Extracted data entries
------------------------------------------------

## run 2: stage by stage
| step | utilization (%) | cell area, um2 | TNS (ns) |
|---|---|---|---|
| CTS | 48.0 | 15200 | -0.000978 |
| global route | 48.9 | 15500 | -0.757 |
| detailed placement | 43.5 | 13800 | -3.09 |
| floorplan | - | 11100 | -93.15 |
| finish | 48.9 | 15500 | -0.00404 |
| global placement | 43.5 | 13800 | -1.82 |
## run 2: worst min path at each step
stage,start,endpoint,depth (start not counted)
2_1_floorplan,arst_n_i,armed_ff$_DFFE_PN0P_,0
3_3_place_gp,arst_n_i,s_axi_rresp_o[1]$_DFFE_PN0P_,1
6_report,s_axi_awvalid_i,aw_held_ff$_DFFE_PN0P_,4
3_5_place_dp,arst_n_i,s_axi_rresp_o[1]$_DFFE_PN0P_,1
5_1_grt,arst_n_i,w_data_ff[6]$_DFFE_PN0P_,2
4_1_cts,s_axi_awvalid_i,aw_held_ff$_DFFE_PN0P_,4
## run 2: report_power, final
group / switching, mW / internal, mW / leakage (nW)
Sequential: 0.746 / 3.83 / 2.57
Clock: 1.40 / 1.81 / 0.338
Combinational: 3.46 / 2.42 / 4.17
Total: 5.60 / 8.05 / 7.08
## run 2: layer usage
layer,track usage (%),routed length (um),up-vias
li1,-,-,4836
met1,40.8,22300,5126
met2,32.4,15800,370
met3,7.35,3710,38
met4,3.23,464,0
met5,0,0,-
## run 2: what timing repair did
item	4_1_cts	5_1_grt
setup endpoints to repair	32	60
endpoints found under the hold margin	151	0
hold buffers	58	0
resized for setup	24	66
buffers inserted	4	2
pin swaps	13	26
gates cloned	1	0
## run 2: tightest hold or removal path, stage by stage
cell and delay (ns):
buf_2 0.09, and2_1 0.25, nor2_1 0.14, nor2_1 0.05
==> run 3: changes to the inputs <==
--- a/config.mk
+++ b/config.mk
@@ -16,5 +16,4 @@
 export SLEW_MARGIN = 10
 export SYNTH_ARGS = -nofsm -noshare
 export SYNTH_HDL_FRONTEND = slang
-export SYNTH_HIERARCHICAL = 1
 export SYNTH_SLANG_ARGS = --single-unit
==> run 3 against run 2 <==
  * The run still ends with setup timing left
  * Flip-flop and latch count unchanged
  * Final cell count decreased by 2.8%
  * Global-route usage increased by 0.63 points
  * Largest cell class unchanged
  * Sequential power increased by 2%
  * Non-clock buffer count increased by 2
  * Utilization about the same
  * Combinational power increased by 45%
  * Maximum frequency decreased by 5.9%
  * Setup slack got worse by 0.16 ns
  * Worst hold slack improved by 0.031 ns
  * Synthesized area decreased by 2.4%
$ cat config.mk
export PLATFORM = sky130hd
export DESIGN_NAME = keyboard_serial_handshake
export DESIGN_NICKNAME = d
export VERILOG_FILES = /design/src/rtl/kbd_pkg.sv /design/src/rtl/ack_edge_sync.sv /design/src/rtl/keyboard_serial_handshake.sv
export SDC_FILE = /design/constraint.sdc
export NUM_CORES = 1
export LEC_CHECK = 0
export CORE_UTILIZATION = 54
export CTS_BUF_LIST = sky130_fd_sc_hd__clkbuf_4
export CTS_CLUSTER_DIAMETER = 200
export DETAILED_ROUTE_END_ITERATION = 10
export DONT_BUFFER_PORTS = 1
export PLACE_DENSITY_LB_ADDON = 0.3
export RECOVER_POWER = 25
export SETUP_SLACK_MARGIN = 0.3
export SKIP_LAST_GASP = 1
export SYNTH_ARGS = -nofsm -noshare
export SYNTH_HDL_FRONTEND = slang
export SYNTH_SLANG_ARGS = --single-unit
$ cat constraint.sdc
create_clock -name core_clk -period 3.1 [get_ports core_clk]
set_clock_uncertainty 0.15 [all_clocks]
set_input_delay 0.62 -clock core_clk [delete_from_list [all_inputs] [get_ports core_clk]]
set_output_delay 0.62 -clock core_clk [all_outputs]
set_load 0.005 [all_outputs]
$ cat src/rtl/kbd_pkg.sv
// Purpose: shared constants and types for the keyboard serial transmitter
// Assumes: core_clk at 250 MHz
// Notes:   word layout is eight data bits, LSB first, then one stop bit
package kbd_pkg;

    // ------------------------------------------------------------
    // clock and timing
    // ------------------------------------------------------------
    localparam int unsigned CLK_FREQ_HZ     = 250_000_000;
    localparam int unsigned ACK_TIMEOUT_MS  = 250;
    localparam int unsigned MS_PER_S        = 1000;
    localparam int unsigned ACK_TIMEOUT_CYC = (CLK_FREQ_HZ / MS_PER_S) * ACK_TIMEOUT_MS;
    localparam int unsigned TMR_W           = 26;

    // ------------------------------------------------------------
    // word layout
    // ------------------------------------------------------------
    localparam int unsigned DATA_BITS = 8;
    localparam int unsigned KEYNUM_W  = 7;
    localparam int unsigned BITCNT_W  = 4;
    localparam logic [BITCNT_W-1:0] BIT_FIRST = 4'h0;
    localparam logic [BITCNT_W-1:0] BIT_STOP  = 4'h8;
    localparam logic [BITCNT_W-1:0] BIT_STEP  = 4'h1;

    // ------------------------------------------------------------
    // line levels and reserved codes
    // ------------------------------------------------------------
    localparam logic LINE_HIGH = 1'b1;
    localparam logic LINE_LOW  = 1'b0;
    localparam logic [DATA_BITS-1:0] CODE_OVERFLOW = 8'hfe;
    localparam logic [DATA_BITS-1:0] CODE_DEAD     = 8'hff;
    localparam logic [DATA_BITS-1:0] WORD_RESET    = 8'h00;

    // ------------------------------------------------------------
    // event kinds and transmitter states
    // ------------------------------------------------------------
    typedef enum logic [1:0] {
        EV_KEY      = 2'h0,
        EV_OVERFLOW = 2'h1,
        EV_DEAD     = 2'h2
    } event_kind_e;

    typedef enum logic [3:0] {
        ST_IDLE      = 4'h1,
        ST_SETUP     = 4'h2,
        ST_WAIT_FALL = 4'h4,
        ST_WAIT_RISE = 4'h8
    } tx_state_e;

endpackage : kbd_pkg

$ cat src/rtl/ack_edge_sync.sv
// Purpose: bring the acknowledge pin into core_clk and find its edges
// Assumes: pin idles high
// Notes:   first stage feeds only the second stage
`timescale 1ns/1ps
module ack_edge_sync
    import kbd_pkg::*;
(
    // clock and reset
    input  wire logic core_clk,
    input  wire logic arst_n,
    // pin side
    input  wire logic pinIn,
    // core side
    output logic      levelOut,
    output logic      riseOut,
    output logic      fallOut
);

    logic meta_ff;
    logic sync_ff;
    logic prev_ff;

    always_ff @(posedge core_clk or negedge arst_n) begin
        if (!arst_n) begin
            meta_ff <= LINE_HIGH;
            sync_ff <= LINE_HIGH;
            prev_ff <= LINE_HIGH;
        end else begin
            meta_ff <= pinIn;
            sync_ff <= meta_ff;
            prev_ff <= sync_ff;
        end
    end

    assign levelOut = sync_ff;
    assign riseOut  = sync_ff & ~prev_ff;
    assign fallOut  = ~sync_ff & prev_ff;

endmodule : ack_edge_sync

$ cat src/rtl/keyboard_serial_handshake.sv
// Purpose: keyboard side of the interlocked serial key event link
// Assumes: one event word at a time offered by the key scanner
// Notes:   ready and data lines idle high
`timescale 1ns/1ps
module keyboard_serial_handshake
    import kbd_pkg::*;
#(
    parameter int unsigned TIMEOUT_CYCLES = ACK_TIMEOUT_CYC
) (
    // clock and reset
    input  wire logic                core_clk,
    input  wire logic                arst_n,
    // key event request
    input  wire logic                eventValid,
    output logic                     eventReady,
    input  wire event_kind_e         eventKind,
    input  wire logic                keyClosed,
    input  wire logic [KEYNUM_W-1:0] keyNumber,
    // link pins
    input  wire logic                ackStrobeLine,
    output logic                     keyReadyLine,
    output logic                     keySerialLine,
    // status
    output logic                     linkBusy,
    output logic                     timeoutPulse
);

    tx_state_e            state_ff;
    logic [DATA_BITS-1:0] word_ff;
    logic [BITCNT_W-1:0]  bitCnt_ff;
    logic [TMR_W-1:0]     timer_ff;
    logic                 ready_ff;
    logic                 serial_ff;
    logic                 ackRise;
    logic                 ackFall;
    logic                 accept;
    logic                 timeoutHit;
    logic                 isStop;
    logic [DATA_BITS-1:0] nxt_word;

    // ------------------------------------------------------------
    // acknowledge pin synchroniser
    // ------------------------------------------------------------
    ack_edge_sync u_ack_sync (
        .core_clk (core_clk),
        .arst_n   (arst_n),
        .pinIn    (ackStrobeLine),
        .levelOut (),
        .riseOut  (ackRise),
        .fallOut  (ackFall)
    );

    // ------------------------------------------------------------
    // event word building
    // ------------------------------------------------------------
    assign eventReady = (state_ff == ST_IDLE);
    assign accept     = eventValid & eventReady;
    assign isStop     = (bitCnt_ff == BIT_STOP);
    assign timeoutHit = (state_ff == ST_WAIT_FALL) && !ackFall
                        && (timer_ff == TMR_W'(TIMEOUT_CYCLES - 1));

    always_comb begin
        if (eventKind == EV_DEAD) begin
            nxt_word = CODE_DEAD;
        end else if (eventKind == EV_OVERFLOW) begin
            nxt_word = CODE_OVERFLOW;
        end else begin
            nxt_word = {keyClosed, keyNumber};
        end
    end

    always_ff @(posedge core_clk or negedge arst_n) begin
        if (!arst_n) begin
            word_ff <= WORD_RESET;
        end else if (accept) begin
            word_ff <= nxt_word;
        end
    end

    // ------------------------------------------------------------
    // handshake sequencer
    // ------------------------------------------------------------
    always_ff @(posedge core_clk or negedge arst_n) begin
        if (!arst_n) begin
            state_ff  <= ST_IDLE;
            bitCnt_ff <= BIT_FIRST;
        end else begin
            case (state_ff)
                ST_IDLE: begin
                    if (accept) begin
                        state_ff  <= ST_SETUP;
                        bitCnt_ff <= BIT_FIRST;
                    end
                end
                ST_SETUP: begin
                    state_ff <= ST_WAIT_FALL;
                end
                ST_WAIT_FALL: begin
                    if (ackFall) begin
                        state_ff <= ST_WAIT_RISE;
                    end else if (timeoutHit) begin
                        state_ff  <= ST_SETUP;
                        bitCnt_ff <= BIT_FIRST;
                    end
                end
                ST_WAIT_RISE: begin
                    if (ackRise) begin
                        if (isStop) begin
                            state_ff <= ST_IDLE;
                        end else begin
                            state_ff  <= ST_SETUP;
                            bitCnt_ff <= bitCnt_ff + BIT_STEP;
                        end
                    end
                end
                default: begin
                    state_ff <= ST_IDLE;
                end
            endcase
        end
    end

    // ------------------------------------------------------------
    // response timer
    // ------------------------------------------------------------
    always_ff @(posedge core_clk or negedge arst_n) begin
        if (!arst_n) begin
            timer_ff <= '0;
        end else if (state_ff == ST_WAIT_FALL && !timeoutHit) begin
            timer_ff <= timer_ff + TMR_W'(1);
        end else begin
            timer_ff <= '0;
        end
    end

    // ------------------------------------------------------------
    // line drivers
    // ------------------------------------------------------------
    always_ff @(posedge core_clk or negedge arst_n) begin
        if (!arst_n) begin
            ready_ff <= LINE_HIGH;
        end else if (state_ff == ST_SETUP) begin
            ready_ff <= LINE_LOW;
        end else if (state_ff == ST_WAIT_FALL && (ackFall || timeoutHit)) begin
            ready_ff <= LINE_HIGH;
        end
    end

    // data moves on accept, after an acknowledge rise, at stop release, or on restart
    always_ff @(posedge core_clk or negedge arst_n) begin
        if (!arst_n) begin
            serial_ff <= LINE_HIGH;
        end else if (accept) begin
            serial_ff <= nxt_word[BIT_FIRST[2:0]];
        end else if (state_ff == ST_WAIT_RISE && ackRise && !isStop) begin
            if (bitCnt_ff + BIT_STEP == BIT_STOP) begin
                serial_ff <= LINE_LOW;
            end else begin
                serial_ff <= word_ff[bitCnt_ff[2:0] + 3'h1];
            end
        end else if (state_ff == ST_WAIT_FALL && isStop && ackFall) begin
            serial_ff <= LINE_HIGH;
        end else if (timeoutHit) begin
            serial_ff <= word_ff[BIT_FIRST[2:0]];
        end
    end

    assign keyReadyLine  = ready_ff;
    assign keySerialLine = serial_ff;
    assign linkBusy      = (state_ff != ST_IDLE);
    assign timeoutPulse  = timeoutHit;
endmodule : keyboard_serial_handshake

==> run summary <==
Clock-pin slew on the worst setup and hold paths: 0.14 ns
Leakage: 0.001034 uW
Number of buffers created by CTS: 5
Post-Syn Area: 2544 um^2
CTS Sinks: 47
Clk_lat worst skew: 0.36 ns
Max Clock Freq: 378.5 MHz
Synth area leader: dfrtp_1
Routed vias: 1887
Status: complete, no violations
Worst slew margin: 22.74%
CTS tree: yes
Worst setup margin: 0.4581 ns
Startpoint types: flop
Worst slew pin tran: 1.159 ns
Ports: 19
DP HPWL: 3.371 mm
Syn Nets: 276
Drt total wl: 4.827 mm
Setup violations, final: 0
Area Overhead vs Synth: 4.919%
Post-synth cell types: 53
Max Buffers Root-to-Sink: 2
Pint: 980.3 uW
Clock power frac: 19.4%
Mapped Cells: 259
Min Tclk post-route: 2.642 ns
Synth top area share: 40.33%
CP Max Fanout: 7
Htree depth: 2
Setup crit start: u_ack_sync.levelOut
Fin nets: 283
Remaining DRCs: 0
Asr flop ratio synth: 100.0%
WL/cell: 15.13 um
Final Cycle Share: 85.22%
EDFF count, synth: 0
Port Buf Inserts: 0
CP endpoint kind: primary output
Diodes inserted: 0
Sequential area share after synthesis: 46.53%
Placer Congestion: 0.8365
Layout cells sized above 1: 14.98%
PwrDens: 556.8 nW/um^2
Vias per cell: 5.915
Final TNS setup: 0 ns
Die X: 70.64 um
Sequential power share: 55.6%
Startpoint of the worst register-to-register path: state_ff[0]
Total power draw: 1486 uW
Area contributors post-synth: dfrtp_1, nor2_1, dfstp_2
Worst Hold Launch: ackStrobeLine
Row cnt: 24
Commonest non-fill, non-tap cell in the layout: nor2_1
Max-slew violations: 0
Arr. time, crit path: 1.87 ns
Top_reg_cell synth: dfrtp_1
Critical path class: reg2out
Synth warnings: 0
Post-route ant nets: 0
Place WS: 0.7109 ns
Overall routing resource usage: 22.00%
Initial antenna violation count: 0
Pre-Repair DR Iteration Count: 5
Switching Share: 34.04%
Maximum number of pins on one net before global-route repair: 48
1st-iter DRT viols: 125
Die ar.: 4989 um^2
Most frequent cells in the layout: nor2_1, dfrtp_1, nand2_1
Synthesized area per cell: 9.821 um^2
Gr ovfl total: 0
Maximum VDD drop: 0.4291 mV
Initial core utilization: 57.24%
Root Buffer: clkbuf_4
Core ar.: 4444 um^2
#FFs+latches synth: 47
Psw: 505.9 uW
Maxcap violations: 0
Hold Path Class: in2reg
Vias in the first global route: 1903
Die Ht: 70.64 um
Endpoints failing hold: 0
Part of the power in combinational logic: 24.9%
Worst EP required: 2.33 ns
First-pass GRT wire length: 8.707 mm
RSZ-0062 raised after global routing: false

------------------------------------------------

Work task: There is a line with "increased by 2%" and a line with "by 0.031 ns" above. Copy exactly those two lines and all lines between them, with nothing else.

Written response:
  * Sequential power increased by 2%
  * Non-clock buffer count increased by 2
  * Utilization about the same
  * Combinational power increased by 45%
  * Maximum frequency decreased by 5.9%
  * Setup slack got worse by 0.16 ns
  * Worst hold slack improved by 0.031 ns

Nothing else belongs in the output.